Yet another job site has come online with the offer to pay job-seekers to post their résumés. This one, called MoneyBackJobs.com and launched last week by a San Francisco-based company of the same name (sans the .com), is promising job-seekers 5 to 7.5 percent of their first-year’s salary if they’re hired by an employer advertising on the site. Employers, meanwhile, can use MoneyBackJobs.com with little out-of-pocket cash outlay. They pay just $50 per job posting. But when they hire an employee from the site, they have to ante up 10 to 12 percent of the employee’s first-year salary.
“MoneyBackJobs.com has been launched with the goal of creating a more fun and hip job search tool than other ‘stuffy’ job boards and recruiting solutions that exist out there,” the company says on its Web site. “With dissatisfaction from job-seekers toward traditional recruiting agencies and job boards at an all-time high, it’s fair to say that the industry as a whole has become too rigid, too slow to change, and unwilling to think outside the box.”
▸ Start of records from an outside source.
File: config.mk
export PLATFORM = sky130hd
export DESIGN_NAME = mpsoc_wb_uart_host
export DESIGN_NICKNAME = d
export VERILOG_FILES = /design/src/rtl/mpsoc_wb_uart_host.sv
export SDC_FILE = /design/constraint.sdc
export NUM_CORES = 1
export LEC_CHECK = 0
export ABC_AREA = 1
export CORE_ASPECT_RATIO = 0.9
export CORE_MARGIN = 2
export CORE_UTILIZATION = 35
export CTS_CLUSTER_DIAMETER = 120
export CTS_CLUSTER_SIZE = 30
export DETAILED_ROUTE_END_ITERATION = 7
export GPL_ROUTABILITY_DRIVEN = 1
export PLACE_DENSITY_LB_ADDON = 0.12
export REMOVE_ABC_BUFFERS = 1
export SLEW_MARGIN = 40
export SYNTH_ARGS = -nofsm -noshare
export SYNTH_HDL_FRONTEND = slang
export SYNTH_SLANG_ARGS = --single-unit
File: constraint.sdc
create_clock -name wb_clk_i -period 1.3 [get_ports wb_clk_i]
set_input_delay 0.325 -clock wb_clk_i [delete_from_list [all_inputs] [get_ports wb_clk_i]]
set_output_delay 0.325 -clock wb_clk_i [all_outputs]
set_load 0.05 [all_outputs]
File: src/rtl/mpsoc_wb_uart_host.sv
// mpsoc_wb_uart_host: Wishbone master that programs a 16550-style UART,
// then bridges valid/ready TX/RX byte streams onto THR writes / RBR reads.
// Ports:
//   wb_clk_i, wb_rst_ni          clock, async active-low reset
//   wbm_*                        8-bit Wishbone master to the UART slave
//   tx_data_i/valid_i/ready_o    transmit byte stream (sink)
//   rx_data_o/valid_o/ready_i    receive byte stream (source)
//   init_done_o                  init writes have completed
//   rx_err_o                     sticky OE/PE/FE/BI seen in LSR
module mpsoc_wb_uart_host #(
   parameter logic [15:0] DIVISOR  = 16'h0036,
   parameter logic [7:0]  LCR_VAL  = 8'h03,
   parameter logic [7:0]  FCR_VAL  = 8'h06,
   parameter int unsigned TX_BURST = 16
) (
   input  logic       wb_clk_i,
   input  logic       wb_rst_ni,
   output logic [2:0] wbm_adr_o,
   output logic [7:0] wbm_dat_o,
   input  logic [7:0] wbm_dat_i,
   output logic       wbm_we_o,
   output logic       wbm_stb_o,
   output logic       wbm_cyc_o,
   output logic [3:0] wbm_sel_o,
   input  logic       wbm_ack_i,
   input  logic [7:0] tx_data_i,
   input  logic       tx_valid_i,
   output logic       tx_ready_o,
   output logic [7:0] rx_data_o,
   output logic       rx_valid_o,
   input  logic       rx_ready_i,
   output logic       init_done_o,
   output logic       rx_err_o
);

   localparam logic [4:0] BURST = 5'(TX_BURST);

   typedef enum logic [2:0] {
      S_INIT, S_IDLE, S_POLL, S_TXW, S_RXR
   } state_t;

   state_t     r_state, w_state_n;
   logic       r_stb, w_stb_n;
   logic [2:0] r_adr, w_adr_n;
   logic [7:0] r_dat, w_dat_n;
   logic       r_we, w_we_n;
   logic [2:0] r_step, w_step_n;
   logic       r_done, w_done_n;

   logic       r_tx_full;
   logic [7:0] r_tx_data;
   logic [4:0] r_credit;
   logic       r_last_tx;
   logic       r_rx_pend;
   logic [7:0] r_rx_data;
   logic       r_rx_valid;
   logic       r_rx_err;

   logic       w_ack;
   logic       w_tx_go;
   logic       w_rx_go;
   logic       w_tx_hs;
   logic [2:0] w_init_adr;
   logic [7:0] w_init_dat;

   assign w_ack   = r_stb & wbm_ack_i;
   assign w_rx_go = r_rx_pend & ~r_rx_valid;
   // TX yields to RX only when it was the last serviced op
   assign w_tx_go = r_tx_full & (r_credit != 5'd0)
                  & (~r_last_tx | ~w_rx_go);
   assign w_tx_hs = tx_valid_i & tx_ready_o;

   always_comb begin
      w_init_adr = 3'd1;
      w_init_dat = 8'h00;
      unique case (r_step)
         3'd0: begin w_init_adr = 3'd3; w_init_dat = 8'h80 | LCR_VAL; end
         3'd1: begin w_init_adr = 3'd0; w_init_dat = DIVISOR[7:0];    end
         3'd2: begin w_init_adr = 3'd1; w_init_dat = DIVISOR[15:8];   end
         3'd3: begin w_init_adr = 3'd3; w_init_dat = LCR_VAL & 8'h7F; end
         3'd4: begin w_init_adr = 3'd2; w_init_dat = FCR_VAL;         end
         default: ;
      endcase
   end

   always_comb begin
      w_state_n = r_state;
      w_stb_n   = r_stb;
      w_adr_n   = r_adr;
      w_dat_n   = r_dat;
      w_we_n    = r_we;
      w_step_n  = r_step;
      w_done_n  = r_done;
      unique case (r_state)
         S_INIT: begin
            if (w_ack) begin
               w_stb_n  = 1'b0;
               w_step_n = r_step + 3'd1;
               if (r_step == 3'd5) begin
                  w_state_n = S_IDLE;
                  w_done_n  = 1'b1;
               end
            end else if (!r_stb) begin
               w_stb_n = 1'b1;
               w_we_n  = 1'b1;
               w_adr_n = w_init_adr;
               w_dat_n = w_init_dat;
            end
         end
         // IDLE is the mandatory gap cycle between transactions
         S_IDLE: begin
            w_stb_n = 1'b1;
            w_dat_n = 8'h00;
            w_we_n  = 1'b0;
            w_adr_n = 3'd0;
            if (w_tx_go) begin
               w_state_n = S_TXW;
               w_dat_n   = r_tx_data;
               w_we_n    = 1'b1;
            end else if (w_rx_go) begin
               w_state_n = S_RXR;
            end else begin
               w_state_n = S_POLL;
               w_adr_n   = 3'd5;
            end
         end
         default: begin
            if (w_ack) begin
               w_stb_n   = 1'b0;
               w_state_n = S_IDLE;
            end
         end
      endcase
   end

   always_ff @(posedge wb_clk_i or negedge wb_rst_ni) begin
      if (!wb_rst_ni) begin
         r_state <= S_INIT;
         r_stb   <= 1'b0;
         r_adr   <= 3'd0;
         r_dat   <= 8'h00;
         r_we    <= 1'b0;
         r_step  <= 3'd0;
         r_done  <= 1'b0;
      end else begin
         r_state <= w_state_n;
         r_stb   <= w_stb_n;
         r_adr   <= w_adr_n;
         r_dat   <= w_dat_n;
         r_we    <= w_we_n;
         r_step  <= w_step_n;
         r_done  <= w_done_n;
      end
   end

   always_ff @(posedge wb_clk_i or negedge wb_rst_ni) begin
      if (!wb_rst_ni) begin
         r_tx_full  <= 1'b0;
         r_tx_data  <= 8'h00;
         r_credit   <= 5'd0;
         r_last_tx  <= 1'b0;
         r_rx_pend  <= 1'b0;
         r_rx_data  <= 8'h00;
         r_rx_valid <= 1'b0;
         r_rx_err   <= 1'b0;
      end else begin
         if (w_tx_hs) begin
            r_tx_full <= 1'b1;
            r_tx_data <= tx_data_i;
         end
         if (r_rx_valid && rx_ready_i)
            r_rx_valid <= 1'b0;
         if (w_ack) begin
            case (r_state)
               S_TXW: begin
                  r_tx_full <= 1'b0;
                  r_last_tx <= 1'b1;
                  if (r_credit != 5'd0)
                     r_credit <= r_credit - 5'd1;
               end
               S_RXR: begin
                  r_rx_data  <= wbm_dat_i;
                  r_rx_valid <= 1'b1;
                  r_rx_pend  <= 1'b0;
                  r_last_tx  <= 1'b0;
               end
               S_POLL: begin
                  r_rx_pend <= wbm_dat_i[0];
                  r_rx_err  <= r_rx_err | (|wbm_dat_i[4:1]);
                  // credit is only refilled once fully spent
                  if (wbm_dat_i[5] && r_credit == 5'd0)
                     r_credit <= BURST;
               end
               default: ;
            endcase
         end
      end
   end

   assign wbm_adr_o   = r_adr;
   assign wbm_dat_o   = r_dat;
   assign wbm_we_o    = r_we;
   assign wbm_stb_o   = r_stb;
   assign wbm_cyc_o   = r_stb;
   assign wbm_sel_o   = 4'b1111;
   assign tx_ready_o  = r_done & ~r_tx_full;
   assign rx_data_o   = r_rx_data;
   assign rx_valid_o  = r_rx_valid;
   assign init_done_o = r_done;
   assign rx_err_o    = r_rx_err;

endmodule

==> results by group, run 1 <==
Outcome
  – Outcome: finished, violations left
  – Failing checks: negative setup slack

Setup path
  – Setup CP Type: flop to primary output
  – Worst path required time: slightly below 1 ns
  – Reg2Reg Depth: 5
  – R2R Setup Slk: -0.01 ns
  – CP cell instances: nor2_4, buf_12
  – Worst path slowest cell: dfrtp_1
  – Worst Path Arrival: ~1 ns
  – Critical Path End Type: primary output
  – Worst setup SP type: flop
  – Cell family with most CP delay: flip-flops
  – Worst path bufs/invs: 1
  – RR Startpoint: r_state[2]
  – Critical path fanouts, max: 2
  – Reg2reg end: wbm_dat_o[0]
  – Crit path largest cell delay: 0.42 ns

Synthesis
  – Post-Synthesis Cells: approximately 230
  – Post-Synth Simple-Gate Area: 22.0%
  – Avg Cell Area, Syn: around 10 sq um
  – Ys Warns: 0
  – Library cells used by synthesis: 36
  – Post-Syn Area: ~2300 sq um
  – Seq cells post-synth: 46
  – Mux share of post-synthesis cell area: under 10%
  – Synth Area in XOR/XNOR: 1.13%
  – Synth Area in Compound Gates: a little over an eighth
  – Synth Area in Adders: 2.69%
  – Sequential area share after synthesis: about half
  – Main combinational cell family by area after synthesis: simple AND/OR/NAND/NOR gates

Die
  – Die Ht: between 80 and 90 um
  – Die area: approximately 7300 sq um
  – Die Width: around 90 um
  – FP Rows: 28
  – Core Region: approximately 6500 sq um
  – Initial Util: 35.7%
  – Ports: a little over 50

STA
  – Fin Clk Skew: 0.00862 ns
  – RSZ-0062 raised after global routing: true
  – Setup violators final: 6
  – Post-route worst setup slack: -0.0522 ns
  – Max Clock Freq: approximately 740 MHz
  – Total negative slack: -0.0836 ns
  – Slew Limit Fails: 0
  – Worst hold slack: about 0.43 ns
  – Post-layout min period: 1.35 ns
  – Final Hold Viols: 0
  – Fin crit share: 104%

Layout
  – Share of layout cells above drive strength 1: roughly half
  – Multi-input logic area: between 1000 and 1500 sq um
  – Nets: ~350
  – Commonest non-fill, non-tap cell in the layout: dfrtp_1
  – Area Overhead vs Synth: 65.4%
  – Antenna Cells: 0
  – Most frequent cells in the layout: dfrtp_1, buf_12, nand2_1
  – FF/Latch Area: around 1200 sq um
  – Filler cells: 563

Worst hold path
  – Hold Path End: wbm_cyc_o
  – Hold depth: 4
  – Hold_sp: wbm_ack_i
  – Type of the worst min-delay path: input pin to flop

Pwr
  – Power Density: about 2800 nW/um^2
  – VDD IR max: about 1600 uV
  – Pleak: 0.00177 uW
  – Design Power: ~11000 uW

Clocking
  – Worst-path clk slew: ~0.09 ns
  – # H-tree levels: 2
  – Clk root buf: clkbuf_8
  – Clk sinks: 46
  – TritonCTS clock tree: built
  – CTS buffer count: 5
  – Max Buffers Root-to-Sink: 2
  – Clk_lat worst skew: 0.31 ns

Route
  – Final ANT Viol Nets: 0
  – Total number of vias: 1855
  – WL/cell: 12.4 um
  – Final WL: 5.18 mm
  – DRC viols: 0
  – 1st-pass router iterations: 4
  – Iter 0 DRT Violations: between 40 and 50
  – Vias per cell: around 4.4

Place
  – GP Congestion: 0.710
  – Post-DP HPWL: ~3.6 mm
  – PortBufs: 46

Global route
  – Grt total ovfl: 0
  – Vias in the first global route: between 1.5k and 2k
  – GRT Overall Usage: 15.1%
  – Pin count of the biggest net entering global routing: 47
  – First-pass GRT wire length: about 8.9 mm
  – Initial antenna violation count: 0

Run
  – Max Cap Viol: 0
-- worst register-to-register path: stages (launching register included) --
cell and delay [ns]:
dfrtp_2 0.46, nor2_4 0.23, buf_4 0.17, nand2_4 0.07
a31oi_2 0.20, a21oi_1 0.09
-- layer usage --
metal	part of all wire (%)	up-vias	global-route usage (%)
met4	1.4	0	5.08
li1	-	934	-
met1	50	882	21.0
met2	45	33	23.9
met5	0	-	0
met3	3.4	6	3.25
-- worst max path at each step --
stage / end / slack, ns / cells after the start / start
global placement: r_state[0] / -0.24 / 8 / wbm_ack_i
finish: tx_ready_o / -0.05 / 2 / r_tx_full
global route: wbm_dat_o[7] / -0.09 / 6 / r_state[2]
CTS: tx_ready_o / -0.05 / 3 / init_done_o
detailed placement: r_state[0] / -0.27 / 8 / wbm_ack_i
floorplan: r_tx_data[0] / -0.87 / 4 / init_done_o
-- stage by stage --
step | setup slack (ns) | utilization (%) | cell area, sq um | cells
detailed placement | -0.268 | 51.8 | 3380 | 394
CTS | -0.0524 | 55.5 | 3620 | 409
global route | -0.0920 | 59.1 | 3850 | 417
global placement | -0.238 | 51.8 | 3380 | 394
floorplan | -0.868 | - | 2270 | 229
finish | -0.0522 | 59.1 | 3850 | 417
-- area by class of cell --
type	count	area share, %
tap	90	2.92
clock inverter	3	0.617
clock buffer	5	1.79
sequential	46	30.0
multi-input combinational	156	31.5
timing repair buffer	89	29.9
inverter	28	3.38
-- cell families (layout without fill, tap and decap cells) --
logic type | Yosys count | in the layout
AO/OA/AOI/OAI | 44 | 44
XOR/XNOR | 3 | 3
adder cells (fa/ha/maj) | 5 | 5
buffers and inverters | 36 | 125
flip-flops | 46 | 46
multiplexers | 7 | 7
other | 1 | 4
AND/OR/NAND/NOR | 92 | 93
-- synth_stat cells --
| cell | number | area (sq um) |
|---|---|---|
| o21ai_4 | 1 | 16.3 |
| nand2_4 | 6 | 67.6 |
| nand3_1 | 13 | 65.1 |
| nor2_1 | 16 | 60.1 |
| nand2_2 | 5 | 31.3 |
| nor4_1 | 1 | 6.26 |
| nor3_1 | 3 | 15.0 |
| mux2_2 | 7 | 78.8 |
| nand3_4 | 1 | 17.5 |
| nand4_4 | 1 | 21.3 |
| o21ai_1 | 5 | 25.0 |
| buf_4 | 5 | 37.5 |
| o31ai_1 | 2 | 15.0 |
| inv_6 | 1 | 8.76 |
| a21oi_1 | 14 | 70.1 |
| o21ai_2 | 9 | 78.8 |
| o21bai_1 | 1 | 7.51 |
| a21oi_4 | 1 | 16.3 |
| nor2_2 | 1 | 6.26 |
| xnor2_1 | 2 | 17.5 |
| nor2_8 | 1 | 20.0 |
| ha_1 | 5 | 62.6 |
| nand2_1 | 39 | 146 |
| nor2_4 | 5 | 56.3 |
| o22ai_1 | 1 | 6.26 |
| dfrtp_1 | 46 | 1150 |
| a31oi_4 | 1 | 21.3 |
| a31oi_1 | 1 | 6.26 |
| buf_6 | 3 | 33.8 |
| conb_1 | 1 | 3.75 |
| inv_2 | 4 | 15.0 |
| o21ai_0 | 7 | 35.0 |
| clkinv_4 | 1 | 8.76 |
| xor2_1 | 1 | 8.76 |
| inv_1 | 22 | 82.6 |
| a22o_1 | 1 | 8.76 |
-- registers in the layout (all words and copies together), names as in the netlist, 3 cells and up --
register   count
r_tx_data      8
rx_data_o      8
wbm_dat_o      8
r_credit       5
r_state        3
r_step         3
wbm_adr_o      3
-- power by group --
part / internal, uW / switching, uW / total [uW]
clock network: 385 / 530 / 916
logic: 3420 / 3750 / 7160
registers: 2060 / 600 / 2660
-- what timing repair did --
item / CTS / global route
gates cloned: 0 / 1
buffers inserted: 8 / 7
endpoints found under the setup margin: 13 / 34
gates resized for setup: 23 / 43
pin swaps: 12 / 16
hold endpoints to repair: 1 / 0
hold buffers: 1 / 0
No activity file was read; power rests on OpenSTA's default activity.
==> inputs of run 2 (changes only) <==
Settings changed: ABC_AREA 1 to 0, SKIP_CTS_REPAIR_TIMING set to 1.
==> run 2 against run 1 <==
- register-to-register slack lost 0.29 ns
- hold slack got worse by 0.45 ns
- synthesized cell count fell by 16%
- highest routed layer unchanged
- core utilization grew 2.7 points
- the flow finishes with violations (negative hold slack, negative setup slack)
- largest cell class is now non-clock buffers
- via count up 2.4%
==> results by group, run 2 <==
Synthesis
  – Ys Warns: 0 (unchanged)
  – Post-Synthesis Cells: 196 (-16%)
  – Post-Syn Area: 2270 sq um (-2.6%)
  – Largest cells by area after synthesis: dfrtp_1, mux2_2, ha_1
  – Post-synthesis async set-or-reset flop share: 100% (unchanged)
  – Seq cells post-synth: 46 (unchanged)
  – Most common cell in the netlist: dfrtp_1
  – EDFF count, synth: 0 (unchanged)
  – Avg Cell Area, Syn: 11.6 sq um (+16%)
  – Top cell type's share of synthesized area: 50.8% (+1.3 points)
  – Post-synth top cells: dfrtp_1, mux2_2, o21ai_0, nand2_1, inv_1
  – Sequential area share after synthesis: 50.8% (+1.3 points)
  – Synth area leader: dfrtp_1
  – Post-synth top flop: dfrtp_1
  – Library cells used by synthesis: 52 (+44%)

Global route
  – GRT Overall Usage: 17.4% (+2.3 points)
  – Grt total ovfl: 0 (unchanged)
  – Pin count of the biggest net entering global routing: 47 (unchanged)
  – First-pass GRT wire length: 9.51 mm (+7.4%)
  – Vias in the first global route: 1923 (+3.1%)
  – Initial antenna violation count: 0 (unchanged)

Setup path
  – Worst path slowest cell: dfrtp_1
  – Critical Path End Type: flop
  – Cell family with most CP delay: simple AND/OR/NAND/NOR gates
  – Crit path largest cell delay: 0.45 ns (+0.03 ns)
  – Worst Path Arrival: 1.83 ns (+0.80 ns)
  – CP cell instances: or3b_4, buf_6, nor4_4, buf_6, o2bb2ai_1
  – Critical path depth: 5 (+3)
  – Worst setup SP type: flop
  – Worst path bufs/invs: 2 (+1)
  – Worst path required time: 1.53 ns (+0.55 ns)
  – Critical path fanouts, max: 6 (+4)
  – Most used cell, CP: buf_6
  – Setup CP Type: flop to flop
  – Reg2Reg Depth: 5 (unchanged)

Die
  – FP Rows: 27 (-3.6%)
  – Die area: 7140 sq um (-2.5%)
  – Die Ht: 80.4 um (-1.3%)
  – Ports: 51 (unchanged)
  – Initial Util: 36.7% (+0.94 points)
  – Core Region: 6180 sq um (-5.1%)
  – Die Width: 88.8 um (-1.3%)

Route
  – DRC viols: 0 (unchanged)
  – Vias per cell: 4.99 (+12%)
  – Final WL: 5.89 mm (+14%)
  – Iter 0 DRT Violations: 80 (+63%)
  – WL/cell: 15.5 um (+24%)
  – 1st-pass router iterations: 4 (unchanged)
  – Final ANT Viol Nets: 0 (unchanged)
  – Total number of vias: 1900 (+2.4%)

Pwr
  – Pleak: 0.00174 uW (-1.5%)
  – Design Power: 10600 uW (-1.3%)
  – P_int: 6090 uW (+3.8%)
  – Reg power frac: 25.3% (+0.5 points)
  – Share of total power in the clock network: 8.5% (about the same)
  – Sw frac: 42.6% (-2.8 points)
  – Combinational Power Share: 66.2% (-0.5 points)
  – VDD IR max: 1230 uV (-25%)
  – Power Density: 2770 nW/um^2 (-0.59%)
  – NetSw: 4520 uW (-7.4%)

Clocking
  – TritonCTS clock tree: built
  – Clk_lat worst skew: 0.30 ns (about the same)
  – Worst-path clk slew: 0.10 ns (about the same)
  – Clk sinks: 46 (unchanged)
  – CTS buffer count: 5 (unchanged)
  – # H-tree levels: 2 (unchanged)
  – Clk root buf: clkbuf_8
  – Max Buffers Root-to-Sink: 2 (unchanged)

Layout
  – Multi-input logic area: 1210 sq um (+0.21%)
  – FF/Latch Area: 1150 sq um (-0.11%)
  – Share of layout cells above drive strength 1: 50.3% (+0.49 points)
  – Area Overhead vs Synth: 68.7%
  – Commonest non-fill, non-tap cell in the layout: dfrtp_1
  – Filler cells: 502 (-11%)
  – Post-Route Utilization: 61.8% (+2.7 points)
  – Nets: 319 (-9.4%)
  – Antenna Cells: 0 (unchanged)
  – Most frequent cells in the layout: dfrtp_1, buf_4, buf_12

Place
  – GP Congestion: 0.804 (+13%)
  – Post-DP HPWL: 4.21 mm (+16%)
  – PortBufs: 46 (unchanged)
  – Setup slack after placement: -0.673 ns (-0.405 ns)

Outcome
  – Failing checks: negative hold slack, negative setup slack
  – Outcome: finished, violations left

STA
  – RSZ-0062 raised after global routing: true
  – Worst hold slack: -0.0200 ns (-0.448 ns)
  – Final Hold Viols: 26 (+26)
  – Setup violators final: 36 (+30)
  – Max Clock Freq: 625 MHz (-16%)
  – Post-route worst setup slack: -0.301 ns (-0.249 ns)
  – Fin crit share: 123% (+19 points)
  – Slew Limit Fails: 0 (unchanged)
  – Fin Clk Skew: 0.0118 ns (+0.00317 ns)
  – Post-layout min period: 1.60 ns (+0.249 ns)

Run
  – Max Cap Viol: 0 (unchanged)

Worst hold path
  – Type of the worst min-delay path: input pin to async pin
-- run 2: logic make-up (layout without fill, tap and decap cells) --
logic type,count (synthesis),in the layout,synth area share [%]
and+or+nand+nor,50,50,15.1
AOI/OAI and AO/OA,49,49,15.2
DFF,46,46,50.8
buffers and inverters,23,118,5.24
muxes,21,21,10.4
adders and majority gates,5,5,2.76
other,1,4,0.165
xor gates and xnor gates,1,1,0.386
-- run 2: worst reg2reg max path, cell delays in order, from the launching register on --
cell	delay (ns)
dfrtp_1	0.45
or3b_4	0.42
buf_6	0.14
nor4_4	0.25
buf_6	0.16
o2bb2ai_1	0.11
-- run 2: area by class of cell --
cell class              count  share of cell area [%]
inverters                   9                   0.884
clock inverters             3                   0.556
flip-flops and latches     46                    30.1
well taps                  87                    2.85
multi-input cells         130                    31.8
clock buffers               5                    1.80
repair buffers            101                    32.0
-- run 2: final timing paths --
check                             startpoint           end  slack [ns]
worst max-delay path              r_state[1]  wbm_dat_o[5]       -0.30
worst min-delay path               wb_rst_ni   r_credit[4]       -0.02
worst max register to register    r_state[1]  wbm_dat_o[5]       -0.30
worst min register to register  r_tx_data[5]  wbm_dat_o[5]        0.49
max in group asynchronous          wb_rst_ni  r_tx_data[4]        1.09
min in group wb_clk_i              wbm_ack_i     wbm_cyc_o        0.44
-- run 2: layer usage --
layer  track usage [%]  vias up  wire [um]
met3              3.91        4        247
met5                 0        -          0
li1                  -      907          -
met2              27.0       45       2830
met4              5.00        0         48
met1              24.2      944       2760
-- run 2: power by group through the flow --
stage               Clock (uW)  Combinational [uW]  Sequential, uW
detailed placement           0                6160            2660
global placement             0                6080            2650
global route               987                7430            2780
finish                     905                7020            2680
CTS                        931                6190            2640
floorplan                    0                1770            3720
-- run 2: through the flow --
step / instance area, sq um / instances / TNS, ns
after floorplan: 2190 / 185 / -30.33
after global placement: 3410 / 367 / -16.75
after detailed placement: 3410 / 367 / -16.64
after CTS: 3500 / 375 / -10.42
after global routing: 3820 / 381 / -7.96
final: 3820 / 381 / -6.07
==> inputs of run 3 (changes only) <==
Settings changed: GPL_TIMING_DRIVEN set to 0.
==> run 3 against run 2 <==
- the flow finishes with violations (negative setup slack)
- total power shrank 20%
- routed wire length is 7.4% lower
- flip-flop and latch count did not move
- fmax down 2.9%
- setup slack worse by 0.048 ns
- clock-buffer cell count rose by 2
- cell area decreased by 18%
- critical endpoint is now r_state[1]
Perhaps. But at least one industry observer, Mark Mehler, a partner in the recruitment consulting firm CareerXroads.com, doubts the concept will fly. It could be cheaper than using a traditional bricks-and-mortar headhunter, he concedes. Such outfits typically charge 20 to 25 percent of a first-year hire’s salary. But the concept seems to be a weird hybrid of a headhunter and a job board, he noted. “And I can post on a job board for 50 bucks,” he said ― without having to pay 10 to 12 percent of an employee’s salary if he makes a hire. Thousands of job boards already clog the Internet, which makes for a difficult marketing challenge. Finally, “it hasn’t worked in the past,” Mehler said of the pay-for-profiles approach.